**Source data:**
+===+
## src/rtl/wakedet_pkg.sv

```systemverilog
package wakedet_pkg;

    localparam int ADDR_W = 12;
    localparam int DATA_W = 32;

    localparam logic [ADDR_W-1:0] OFS_STATUS = 12'h310;
    localparam logic [ADDR_W-1:0] OFS_ENABLE = 12'h314;
    localparam logic [ADDR_W-1:0] OFS_CLEAR  = 12'h318;
    localparam logic [ADDR_W-1:0] OFS_PINCFG = 12'h330;
    localparam int               PIN_STRIDE_LG = 3;   // 8-byte stride per pin
    localparam int               CFG_RST_BIT   = 4;

    typedef enum logic [2:0] {
        MD_LOW  = 3'd0,
        MD_HIGH = 3'd1,
        MD_FALL = 3'd2,
        MD_RISE = 3'd3,
        MD_OFF  = 3'd4,
        MD_RSV5 = 3'd5,
        MD_ANY  = 3'd6,
        MD_RSV7 = 3'd7
    } wmode_e;

    // Level-type and edge-type hits are kept apart: a clear overrides a
    // level hit for one cycle but never swallows an edge.
    typedef struct packed {
        logic lvl;
        logic edg;
    } hit_t;

    typedef struct packed {
        logic stat_sel;
        logic en_sel;
        logic clr_sel;
    } regsel_t;

    function automatic hit_t classify(wmode_e m, logic cur, logic prv);
        hit_t h;
        h = '0;
        case (m)
            MD_LOW:  h.lvl = ~cur;
            MD_HIGH: h.lvl = cur;
            MD_FALL: h.edg = prv & ~cur;
            MD_RISE: h.edg = ~prv & cur;
            MD_ANY:  h.edg = prv ^ cur;
            default: h = '0;
        endcase
        return h;
    endfunction

endpackage

```

## src/rtl/wakedet_sync.sv

```systemverilog
module wakedet_sync #(
    parameter int STAGES = 2
) (
    input  logic clk,
    input  logic rst,
    input  logic d,
    output logic q
);
    logic [STAGES-1:0] sh_q;

    always_ff @(posedge clk) begin
        if (rst) sh_q <= '0;
        else     sh_q <= {sh_q[STAGES-2:0], d};
    end

    assign q = sh_q[STAGES-1];
endmodule

```

## src/rtl/wakedet_decode.sv

```systemverilog
module wakedet_decode
    import wakedet_pkg::*;
#(
    parameter int NPINS = 8
) (
    input  logic [ADDR_W-1:0] addr,
    output regsel_t           sel,
    output logic [NPINS-1:0]  cfg_sel
);
    localparam int IW = ADDR_W - PIN_STRIDE_LG;

    logic [ADDR_W-1:0] off;
    logic [IW-1:0]     idx;
    logic              in_rng;

    always_comb begin
        sel.stat_sel = (addr == OFS_STATUS);
        sel.en_sel   = (addr == OFS_ENABLE);
        sel.clr_sel  = (addr == OFS_CLEAR);

        off    = addr - OFS_PINCFG;
        idx    = off[ADDR_W-1:PIN_STRIDE_LG];
        in_rng = (addr >= OFS_PINCFG) && (off[PIN_STRIDE_LG-1:0] == '0)
                 && (idx < IW'(NPINS));
        for (int i = 0; i < NPINS; i++) begin
            cfg_sel[i] = in_rng && (idx == IW'(i));
        end
    end
endmodule

```

## src/rtl/wakedet_chan.sv

```systemverilog
module wakedet_chan
    import wakedet_pkg::*;
#(
    parameter int SYNC_STAGES = 2
) (
    input  logic   clk,
    input  logic   rst,
    input  logic   pin_raw,
    input  logic   cfg_we,
    input  logic [2:0] cfg_mode,
    input  logic   cfg_rst,
    input  logic   clr,
    output logic   stat,
    output logic   level,
    output wmode_e mode,
    output logic   edge_hit
);
    logic   cur;
    logic   prv_q;
    logic   stat_q;
    wmode_e mode_q;
    hit_t   h;

    wakedet_sync #(.STAGES(SYNC_STAGES)) u_sync (
        .clk (clk),
        .rst (rst),
        .d   (pin_raw),
        .q   (cur)
    );

    always_comb h = classify(mode_q, cur, prv_q);

    always_ff @(posedge clk) begin
        if (rst) begin
            prv_q  <= 1'b0;
            mode_q <= MD_OFF;
            stat_q <= 1'b0;
        end else begin
            prv_q <= cur;
            if (cfg_we) mode_q <= wmode_e'(cfg_mode);
            if (cfg_we && cfg_rst) stat_q <= 1'b0;
            else stat_q <= h.edg | ((stat_q | h.lvl) & ~clr);
        end
    end

    assign stat     = stat_q;
    assign level    = cur;
    assign mode     = mode_q;
    assign edge_hit = h.edg;
endmodule

```

## src/rtl/wake_detect_top.sv

```systemverilog
module wake_detect_top
    import wakedet_pkg::*;
#(
    parameter int NPINS       = 8,
    parameter int SYNC_STAGES = 2
) (
    input  logic              clk,
    input  logic              rst,
    input  logic [NPINS-1:0]  pin_i,
    input  logic              bus_wr,
    input  logic [11:0]       bus_addr,
    input  logic [31:0]       bus_wdata,
    output logic [31:0]       bus_rdata,
    output logic              irq_o
);
    regsel_t              sel;
    logic [NPINS-1:0]     cfg_sel;
    logic [NPINS-1:0]     stat_v;
    logic [NPINS-1:0]     lvl_v;
    logic [NPINS-1:0]     edge_hit;
    logic [NPINS-1:0][2:0] mode_v;
    logic [NPINS-1:0]     en_q;

    wakedet_decode #(.NPINS(NPINS)) u_dec (
        .addr    (bus_addr),
        .sel     (sel),
        .cfg_sel (cfg_sel)
    );

    for (genvar g = 0; g < NPINS; g++) begin : g_pin
        wmode_e m;
        wakedet_chan #(.SYNC_STAGES(SYNC_STAGES)) u_ch (
            .clk      (clk),
            .rst      (rst),
            .pin_raw  (pin_i[g]),
            .cfg_we   (bus_wr && cfg_sel[g]),
            .cfg_mode (bus_wdata[3:1]),
            .cfg_rst  (bus_wdata[CFG_RST_BIT]),
            .clr      (bus_wr && sel.clr_sel && bus_wdata[g]),
            .stat     (stat_v[g]),
            .level    (lvl_v[g]),
            .mode     (m),
            .edge_hit (edge_hit[g])
        );
        assign mode_v[g] = m;
    end

    always_ff @(posedge clk) begin
        if (rst)                      en_q <= '0;
        else if (bus_wr && sel.en_sel) en_q <= bus_wdata[NPINS-1:0];
    end

    always_comb begin
        bus_rdata = '0;
        if (sel.stat_sel) bus_rdata[NPINS-1:0] = stat_v;
        if (sel.en_sel)   bus_rdata[NPINS-1:0] = en_q;
        for (int i = 0; i < NPINS; i++) begin
            if (cfg_sel[i]) bus_rdata[3:0] = {mode_v[i], lvl_v[i]};
        end
    end

    assign irq_o = |(stat_v & en_q);
endmodule

```

## config.mk

```make
export PLATFORM = sky130hd
export DESIGN_NAME = wake_detect_top
export DESIGN_NICKNAME = d
export VERILOG_FILES = /design/src/rtl/wakedet_pkg.sv /design/src/rtl/wakedet_sync.sv /design/src/rtl/wakedet_decode.sv /design/src/rtl/wakedet_chan.sv /design/src/rtl/wake_detect_top.sv
export SDC_FILE = /design/constraint.sdc
export NUM_CORES = 1
export LEC_CHECK = 0
export ABC_AREA = 1
export BUFFER_PORTS_ARGS = -buffer_cell sky130_fd_sc_hd__buf_4
export CAP_MARGIN = 20
export CORE_ASPECT_RATIO = 0.6
export CORE_MARGIN = 2
export CORE_UTILIZATION = 55
export CTS_CLUSTER_SIZE = 10
export DETAILED_ROUTE_END_ITERATION = 8
export MAX_ROUTING_LAYER = met4
export PLACE_DENSITY = 0.91
export SLEW_MARGIN = 15
export SYNTH_ARGS = -nofsm -noshare
export SYNTH_HDL_FRONTEND = slang
export SYNTH_SLANG_ARGS = --single-unit
```

## constraint.sdc

```tcl
create_clock -name clk -period 3.4 [get_ports clk]
set_input_delay 0.68 -clock clk [delete_from_list [all_inputs] [get_ports clk]]
set_output_delay 0.68 -clock clk [all_outputs]
set_load 0.1 [all_outputs]
```

==> results.json <==
{
  "period_share_pct": 104.5,
  "yosys.cell_count.top_type": "nand2_1",
  "hold_buffers": 0,
  "vias": 4245,
  "outcome": "finished, violations left",
  "yosys_most_used_dff": "dfxtp_1",
  "dp_cells": 715,
  "slew_violations": 0,
  "synth-seq-area-share_pct": 33.19,
  "placed_area_um2": 4317,
  "rows": 23,
  "portBuffers": 39,
  "ant_nets": 0,
  "yosys-top-cells-count": "nand2_1, inv_1, nor2_1",
  "wl_met3_um": 1721,
  "worstSetupEndpointType": "output port",
  "totalPowerFinal_uw": 1928,
  "nNetsFinal": 717,
  "max_freq_ghz": 0.2814,
  "first_pass_iters": 6,
  "drive_gt1_share_pct": 24.38,
  "setup_viol": 4,
  "core-area_um2": 6734,
  "pin_count": 88,
  "crit_path_frequent_cell": "nand2_1",
  "max_stage_delay_ns": 0.36,
  "clk_latency_ns": 0.34,
  "setup_ws_ns": -0.1541,
  "cts_max_level": 3,
  "top_layer": "met4",
  "synth-seq-cells": 64,
  "synth_top_area_cell": "dfxtp_1",
  "power.leakage_uw": 0.002260,
  "wl_met1_um": 4662,
  "dr.first_iter.drc_count": 564,
  "wl_um": 12150,
  "clk_path_buf_depth": 2,
  "fillers": 496,
  "die_area_um2": 7726,
  "grt_usage_pct": 31.40,
  "start_kind": "input pin",
  "rsz0062_at_grt": "true",
  "fin_area_um2": 4887,
  "relSlewSlack_pct": 48.46,
  "met2_wirelength_um": 5138,
  "grt_pass1_vias": 3763,
  "cpMaxStageDelayCell": "nor2_2",
  "grt_max_degree": 40,
  "grt_pass1_wl_um": 18010,
  "crit_family": "simple AND/OR/NAND/NOR gates",
  "clockRootBuffer": "clkbuf_16",
  "async_reset_ff_share_pct": 0,
  "cts_tree": "done",
  "cp_num_buf_inv": 5,
  "gr-total-overflow": 0,
  "fin_skew_ns": 0.006116,
  "ys_types": 36,
  "fp.dieH_um": 68.89,
  "path_cells": "buf_6 -> buf_6 -> nand2_4 -> nand3_1 -> nand2_2 -> nand3_2 -> inv_2 -> nand3_4 -> nor2_2 -> inv_1 -> nand2_1 -> nand2_1 -> nand2_2 -> nand2_2 -> nand2_1 -> nand2_1 -> nand2_1 -> nand2_1 -> nand2_2 -> buf_12",
  "path_clk_slew_ns": 0.05,
  "num_antenna_cells": 0,
  "crit_arrival_ns": 2.87,
  "hold_class": "flip-flop to flip-flop",
  "syn-instance-count": 576,
  "hold_violations": 0,
  "fin_cells": 735,
  "utilization_pct": 72.58,
  "avgSynthCellArea_um2": 6.701,
  "crit_fanout": 7,
  "drc": 0,
  "synth_edf_count": 0,
  "cts_buffers": 9,
  "gp_congestion": 0.9867,
  "yosys-top-cells-area": "dfxtp_1, nand2_1, inv_1",
  "violations": "setup timing",
  "worstMarginPinSlew_ns": 0.7723,
  "die_w_um": 112.2,
  "worst_ep_required_time_ns": 2.72,
  "antenna_found_initial": 0,
  "timing.hold.ws_ns": 0.3993,
  "power_density_nw_per_um2": 394.5,
  "avgViaCountPerCell": 5.776,
  "syn_area_um2": 3860,
  "period_minus_slack_ns": 3.554,
  "hpwl_um": 8062,
  "initial_core_util_pct": 57.32,
  "yosys_warnings": 0,
  "area_growth_pct": 26.61,
  "peakVddDrop_uv": 360.4,
  "routedWlPerCell_um": 16.54,
  "numClockSinks": 64,
  "reg2reg_slack_ns": 1.89,
  "synth.top_cell.area_share_pct": 33.19,
  "path_class": "input pin to output port",
  "drv_cap": 0
}
[per-stage QoR]
stage / TNS, ns / setup WS (ns)
floorplan: -0.2181 / -0.06364
global placement: -0.2360 / -0.08064
detailed placement: -0.5343 / -0.1551
CTS: -0.006704 / -0.006704
global route: -0.7643 / -0.2539
finish: -0.4235 / -0.1541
+===+
After locating the line with "stage / TNS, ns / setup WS (ns)" in the records above, please set down that line and all later ones exactly, and no other line.

stage / TNS, ns / setup WS (ns)
floorplan: -0.2181 / -0.06364
global placement: -0.2360 / -0.08064
detailed placement: -0.5343 / -0.1551
CTS: -0.006704 / -0.006704
global route: -0.7643 / -0.2539
finish: -0.4235 / -0.1541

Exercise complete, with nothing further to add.